Jeffrey V. Merkey wrote:
The default in 1.9.x is:
$wgLegalTitleChars = " %!"$&'()*,\-.\/0-9:;=?@A-Z\\^_`a-z~\x80-\xFF+";
This includes all multibyte characters due to the \x80-\xFF range near the end, including your example "²". The value used on Wikimedia is identical to the default except for the order of characters in the class:
$wgLegalTitleChars = "+ %!"$&'()*,\-.\/0-9:;=?@A-Z\\^_`a-z~\x80-\xFF";
Did you perhaps accidentally remove the \x80-\xFF range at some stage?
No, I did not remove it. I am re-running importDump with the debug logging enabled and a debugger. It appears the problem is more involved than previously reported, which is why I delayed on updating the fix to the data dumps page on meta. I am re-reunning the program to debug further, modifying the title chars fixed one title only for another to crash further down in the dump. It takes several hours to get to the point in the dump I am seeing the corruption and error, Should crash in another 30 minutes or so again so I can post morten it again.
Jeff
Confirmed precise location of the failure.
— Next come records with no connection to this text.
==> inputs of run a <==
==> flow/design.v <==
module ws2812b(
    input logic clk, 
    input logic rst,
    input logic serial_in, 
    input logic transmit, 
    output logic ws2812b_out, 
    output logic shift
);
    localparam IDLE = 1'b0;
    localparam TRANSMITTING = 1'b1;
    localparam T0_CYCLE_COUNT = 4'd5;
    localparam T1_CYCLE_COUNT = 4'd10;
    localparam MAX_CYCLE_COUNT = 4'd15;
    logic state;
    logic [3:0] cycle_count;
    logic bit_being_sent;
    always_ff @(posedge clk) begin
        if (rst) begin
            state <= IDLE;
            cycle_count <= 4'd0;
            bit_being_sent <= 1'b0;
        end
        else begin
        unique case (state)
            IDLE:
                if (transmit == 1'b1) begin
                    state <= TRANSMITTING;
                    cycle_count <= 4'd0;
                    bit_being_sent <= serial_in;
                end
            TRANSMITTING:
                if (transmit == 1'b0) begin
                    state <= IDLE;
                end
                else if (cycle_count == MAX_CYCLE_COUNT - 1) begin
                    cycle_count <= 4'd0;
                    bit_being_sent <= serial_in;
                end
                else begin
                    cycle_count <= cycle_count + 1;
                end
        endcase
        end
    end
    always_comb begin
        if (state == TRANSMITTING)
            if (bit_being_sent == 1'b0)
                ws2812b_out = (cycle_count < T0_CYCLE_COUNT);
            else
                ws2812b_out = (cycle_count < T1_CYCLE_COUNT);
        else
            ws2812b_out = 1'b0;
    end
    assign shift = (state == TRANSMITTING) && (cycle_count == 4'd0);
endmodule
The number on the left hnd side is the article number.
2698244:Dog adenovirus 2698245:David A. Caputo 2698246:Famous Detective Conan (Case Closed 2698247:William Hughes Mulligan
THIS TITLE PRODUCES THE IMPORT DUMP FAILURE.
2698248:Wikipedia:Articles for deletion/Wikipedia:Articles for deletion/Wikipedia:Articles for deletion/Wikipedia:Articles for deletion/Wikipedia:Articles for deletion/Wikipedia:Articles for deletion/Wikipedia:Articles for deletion/Greatest Hits Volume One (The Byrds)
2698249:Image:Tripitaka storage2.jpg 2698250:Natalie Golda 2698251:Image:Big Passage outside Ampleforth College Library.jpg 2698252:Canine infectious hepatitis 2698253:P²-irreducible 2698254:Image:Zebra sideview.jpg 2698255:Amy Freed
Jeff